The stress test is a federal requirement under OSFI guideline B-20. All lenders regulated by the federal government must qualify you at your contract rate plus 2 percentage points or 5.25%, whichever is higher. If your rate is 4.89%, the lender verifies you can manage payments at 6.89%. This limits borrowing capacity but protects borrowers from overextension if rates rise at renewal.
CMHC (Canada Mortgage and Housing Corporation) mortgage default insurance is mandatory when your down payment is below 20%. The premium is added to your mortgage, not paid out of pocket at closing, and amortised over the loan. For amortization periods over 25 years, a 0.20% surcharge per 5-year block applies.
Most Canadians renew their mortgage every 5 years at prevailing rates. Your amortization might be 25 years, but your term is only 5, after which you negotiate a new rate. The balance remaining after each term is called the renewal balance.
| Home Price | Down (20%) | Mortgage Amount | Monthly Payment |
|---|---|---|---|
| C$400,000 | C$80,000 | C$320,000 | C$1,955 |
| C$500,000 | C$100,000 | C$400,000 | C$2,444 |
| C$600,000 | C$120,000 | C$480,000 | C$2,933 |
| C$700,000 | C$140,000 | C$560,000 | C$3,422 |
| C$900,000 | C$180,000 | C$720,000 | C$4,400 |
Canadian mortgages use semi-annual compounding by law (Interest Act). The formula converts the stated annual rate to a semi-annual effective rate, then derives a payment-period rate. For monthly payments: effective monthly rate = (1 + annual rate/2)^(1/6) - 1. The payment is then M = P x r(1+r)^n / ((1+r)^n - 1), where n is total months.
The federal mortgage stress test (OSFI guideline B-20) requires all federally regulated lenders to qualify you at a rate higher than your contract rate. The qualifying rate is the greater of your contract rate plus 2%, or 5.25%. This means if your actual rate is 5%, you must prove you can afford payments at 7%. The stress test applies to virtually all new mortgages.
CMHC mortgage default insurance is mandatory whenever your down payment is less than 20% of the home's purchase price. The premium ranges from 2.80% to 4.00% of the loan amount depending on your loan-to-value ratio. Homes priced at $1 million or more are not eligible for CMHC insurance, requiring a minimum 20% down payment.

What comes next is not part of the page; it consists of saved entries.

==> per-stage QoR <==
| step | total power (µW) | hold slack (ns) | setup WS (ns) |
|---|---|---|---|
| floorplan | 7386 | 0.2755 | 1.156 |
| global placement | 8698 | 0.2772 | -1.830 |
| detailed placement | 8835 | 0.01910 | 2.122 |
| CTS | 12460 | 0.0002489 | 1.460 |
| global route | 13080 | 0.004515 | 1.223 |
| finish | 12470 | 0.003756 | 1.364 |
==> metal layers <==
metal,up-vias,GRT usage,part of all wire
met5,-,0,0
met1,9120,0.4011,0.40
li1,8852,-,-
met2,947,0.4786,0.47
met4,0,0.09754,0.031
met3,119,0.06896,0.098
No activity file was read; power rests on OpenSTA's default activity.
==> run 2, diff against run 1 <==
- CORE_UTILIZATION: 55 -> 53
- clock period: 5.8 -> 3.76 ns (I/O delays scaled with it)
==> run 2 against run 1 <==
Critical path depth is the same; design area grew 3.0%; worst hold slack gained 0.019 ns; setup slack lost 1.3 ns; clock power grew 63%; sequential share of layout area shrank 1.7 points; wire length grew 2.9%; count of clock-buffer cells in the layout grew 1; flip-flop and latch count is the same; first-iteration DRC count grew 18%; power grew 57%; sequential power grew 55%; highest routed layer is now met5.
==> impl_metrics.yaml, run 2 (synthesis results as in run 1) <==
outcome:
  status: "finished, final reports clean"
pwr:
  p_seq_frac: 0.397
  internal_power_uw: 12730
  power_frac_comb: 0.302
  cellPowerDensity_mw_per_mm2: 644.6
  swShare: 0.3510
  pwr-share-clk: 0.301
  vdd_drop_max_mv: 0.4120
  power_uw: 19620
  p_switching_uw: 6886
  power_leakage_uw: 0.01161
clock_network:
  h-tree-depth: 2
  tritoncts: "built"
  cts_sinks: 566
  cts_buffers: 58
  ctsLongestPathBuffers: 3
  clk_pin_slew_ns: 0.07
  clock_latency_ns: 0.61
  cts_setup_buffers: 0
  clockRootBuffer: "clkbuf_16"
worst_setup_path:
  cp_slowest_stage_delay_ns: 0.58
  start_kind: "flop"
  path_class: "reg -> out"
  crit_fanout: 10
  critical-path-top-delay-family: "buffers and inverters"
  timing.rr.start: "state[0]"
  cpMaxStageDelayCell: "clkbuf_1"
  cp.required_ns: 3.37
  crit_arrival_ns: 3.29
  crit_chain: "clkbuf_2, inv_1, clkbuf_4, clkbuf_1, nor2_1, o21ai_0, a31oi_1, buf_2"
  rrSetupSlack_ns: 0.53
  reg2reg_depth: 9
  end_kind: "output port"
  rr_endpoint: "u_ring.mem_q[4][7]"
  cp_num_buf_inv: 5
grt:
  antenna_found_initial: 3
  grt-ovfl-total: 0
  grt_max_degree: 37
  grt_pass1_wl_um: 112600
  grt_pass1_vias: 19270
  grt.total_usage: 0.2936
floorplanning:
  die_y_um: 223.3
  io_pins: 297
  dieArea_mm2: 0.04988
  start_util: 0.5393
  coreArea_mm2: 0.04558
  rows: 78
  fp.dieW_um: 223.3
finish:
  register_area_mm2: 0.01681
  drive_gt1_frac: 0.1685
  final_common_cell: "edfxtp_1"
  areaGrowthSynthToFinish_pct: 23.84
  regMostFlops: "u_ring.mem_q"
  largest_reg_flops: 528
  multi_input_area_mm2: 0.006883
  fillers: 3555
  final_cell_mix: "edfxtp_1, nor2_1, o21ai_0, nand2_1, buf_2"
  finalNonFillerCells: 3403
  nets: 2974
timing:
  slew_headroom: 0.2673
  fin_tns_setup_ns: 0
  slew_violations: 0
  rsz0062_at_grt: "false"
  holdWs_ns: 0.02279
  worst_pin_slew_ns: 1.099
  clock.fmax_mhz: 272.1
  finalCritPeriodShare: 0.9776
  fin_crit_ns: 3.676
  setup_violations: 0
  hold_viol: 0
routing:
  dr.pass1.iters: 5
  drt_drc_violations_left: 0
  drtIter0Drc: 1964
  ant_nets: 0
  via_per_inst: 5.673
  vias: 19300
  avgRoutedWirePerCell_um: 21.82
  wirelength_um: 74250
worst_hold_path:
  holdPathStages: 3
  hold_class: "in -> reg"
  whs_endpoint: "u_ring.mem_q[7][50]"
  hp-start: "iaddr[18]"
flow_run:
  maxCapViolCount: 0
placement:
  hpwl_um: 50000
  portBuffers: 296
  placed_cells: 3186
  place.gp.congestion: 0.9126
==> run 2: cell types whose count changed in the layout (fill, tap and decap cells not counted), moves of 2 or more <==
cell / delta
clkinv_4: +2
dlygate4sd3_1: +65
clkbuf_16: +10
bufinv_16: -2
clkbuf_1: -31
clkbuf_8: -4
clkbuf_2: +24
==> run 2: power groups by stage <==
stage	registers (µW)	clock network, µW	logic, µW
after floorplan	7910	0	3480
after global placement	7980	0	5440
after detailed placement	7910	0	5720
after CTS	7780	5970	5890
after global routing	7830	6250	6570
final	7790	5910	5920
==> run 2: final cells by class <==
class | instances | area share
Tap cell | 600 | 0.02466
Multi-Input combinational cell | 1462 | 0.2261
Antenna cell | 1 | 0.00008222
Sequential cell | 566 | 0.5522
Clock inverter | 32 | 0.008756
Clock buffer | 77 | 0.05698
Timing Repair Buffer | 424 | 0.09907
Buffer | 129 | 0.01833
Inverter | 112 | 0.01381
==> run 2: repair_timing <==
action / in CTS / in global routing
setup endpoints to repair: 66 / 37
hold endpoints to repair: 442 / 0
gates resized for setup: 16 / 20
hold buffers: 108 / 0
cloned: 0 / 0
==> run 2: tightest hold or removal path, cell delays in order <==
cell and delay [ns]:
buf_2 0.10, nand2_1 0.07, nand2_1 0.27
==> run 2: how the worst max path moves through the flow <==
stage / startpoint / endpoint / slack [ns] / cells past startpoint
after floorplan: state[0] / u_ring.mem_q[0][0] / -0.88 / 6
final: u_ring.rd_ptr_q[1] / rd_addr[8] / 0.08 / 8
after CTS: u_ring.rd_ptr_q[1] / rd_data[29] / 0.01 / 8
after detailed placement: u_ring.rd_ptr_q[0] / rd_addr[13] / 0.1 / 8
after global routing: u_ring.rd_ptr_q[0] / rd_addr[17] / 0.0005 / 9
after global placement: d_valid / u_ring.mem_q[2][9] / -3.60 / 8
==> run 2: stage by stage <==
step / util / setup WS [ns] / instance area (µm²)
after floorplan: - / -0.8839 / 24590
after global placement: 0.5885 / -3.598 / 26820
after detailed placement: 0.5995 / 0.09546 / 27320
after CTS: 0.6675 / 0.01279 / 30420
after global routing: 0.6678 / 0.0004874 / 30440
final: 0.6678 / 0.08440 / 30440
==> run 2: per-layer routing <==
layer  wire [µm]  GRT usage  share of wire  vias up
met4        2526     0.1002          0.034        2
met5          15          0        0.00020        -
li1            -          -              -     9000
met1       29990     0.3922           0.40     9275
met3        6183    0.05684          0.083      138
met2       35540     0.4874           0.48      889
===== src/rtl/dc_alu_reg_pkg.sv =====
// Shared widths, payload struct and helpers for the decode->ALU pipeline register.
// The bubble opcode and the field layout live here so the top and the hazard unit agree.
package dc_alu_reg_pkg;

  localparam int unsigned XLEN       = 32;
  localparam int unsigned REG_ADDR_W = 5;
  localparam int unsigned ALU_OP_W   = 4;
  localparam int unsigned PERF_W     = 32;

  localparam logic [ALU_OP_W-1:0] ALU_OP_NOP = ALU_OP_W'(0);

  typedef struct packed {
    logic [XLEN-1:0]       pc;
    logic [REG_ADDR_W-1:0] rs1_addr;
    logic [REG_ADDR_W-1:0] rs2_addr;
    logic [REG_ADDR_W-1:0] rd_addr;
    logic [XLEN-1:0]       rs1_data;
    logic [XLEN-1:0]       rs2_data;
    logic [XLEN-1:0]       imm;
    logic [ALU_OP_W-1:0]   alu_op;
    logic                  mem_read;
    logic                  mem_write;
    logic                  reg_write;
  } dc_fields_t;

  typedef enum logic [1:0] {
    UPD_HOLD    = 2'd0,
    UPD_BUBBLE  = 2'd1,
    UPD_CAPTURE = 2'd2
  } upd_e;

  // All-zero slot: no addresses, no writes, NOP opcode.
  function automatic dc_fields_t bubble();
    dc_fields_t b;
    b        = '0;
    b.alu_op = ALU_OP_NOP;
    return b;
  endfunction

  function automatic logic [PERF_W-1:0] sat_inc(input logic [PERF_W-1:0] v);
    return (v == {PERF_W{1'b1}}) ? v : v + PERF_W'(1);
  endfunction

endpackage


===== src/rtl/dc_alu_hazard.sv =====
// Combinational load-use detector; derives the decode back-pressure signal.
module dc_alu_hazard
  import dc_alu_reg_pkg::*;
(
  input  logic                  ex_valid,
  input  logic                  ex_mem_read,
  input  logic [REG_ADDR_W-1:0] ex_rd_addr,
  input  logic                  id_valid,
  input  logic [REG_ADDR_W-1:0] id_rs1_addr,
  input  logic [REG_ADDR_W-1:0] id_rs2_addr,
  input  logic                  mem_stall,
  output logic                  load_use_c,
  output logic                  id_ready_c
);

  // x0 is hardwired zero, so a load targeting it can never create a dependency.
  assign load_use_c = ex_valid & ex_mem_read & (ex_rd_addr != REG_ADDR_W'(0)) & id_valid &
                      ((id_rs1_addr == ex_rd_addr) | (id_rs2_addr == ex_rd_addr));

  assign id_ready_c = !mem_stall & !load_use_c;

endmodule
`config.mk`:
```
export PLATFORM = sky130hd
export DESIGN_NAME = cmp_sel_shift_pipe
export DESIGN_NICKNAME = d
export VERILOG_FILES = /design/src/rtl/cmp_sel_shift_pipe.sv
export SDC_FILE = /design/constraint.sdc
export NUM_CORES = 1
export LEC_CHECK = 0
export CAP_MARGIN = 20
export CORE_ASPECT_RATIO = 0.7
export CORE_UTILIZATION = 35
export CTS_CLUSTER_SIZE = 10
export DETAILED_ROUTE_END_ITERATION = 12
export PLACE_DENSITY = 0.65
export SLEW_MARGIN = 20
export SYNTH_ARGS = -nofsm -noshare
export SYNTH_HDL_FRONTEND = slang
export SYNTH_SLANG_ARGS = --single-unit
```
`constraint.sdc`:
```
create_clock -name Clk -period 17.64 [get_ports Clk]
set_input_delay 3.528 -clock Clk [delete_from_list [all_inputs] [get_ports Clk]]
set_output_delay 3.528 -clock Clk [all_outputs]
set_load 0.02 [all_outputs]
```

For CMHC-insured (high-ratio) mortgages, the maximum amortization is 25 years. As of 2026, first-time buyers purchasing new builds with an uninsured mortgage can amortize over 30 years. Longer amortization lowers your monthly payment but significantly increases total interest paid.
The 5-year fixed-rate mortgage is by far the most popular in Canada, chosen by roughly 70% of borrowers. It offers rate certainty for 5 years before renewal. Shorter terms (1 to 3 years) give flexibility; longer terms (7 to 10 years) offer more certainty at typically higher rates. Variable-rate mortgages track the Bank of Canada prime rate.
Beyond your mortgage payment, budget for: land transfer tax (0.5% to 5% depending on province and home price), legal or notary fees ($1,500 to $3,000), home inspection ($400 to $600), title insurance ($150 to $400), property tax, and ongoing home maintenance (typically 1% of home value per year). First-time buyers may qualify for federal and provincial rebates on land transfer tax.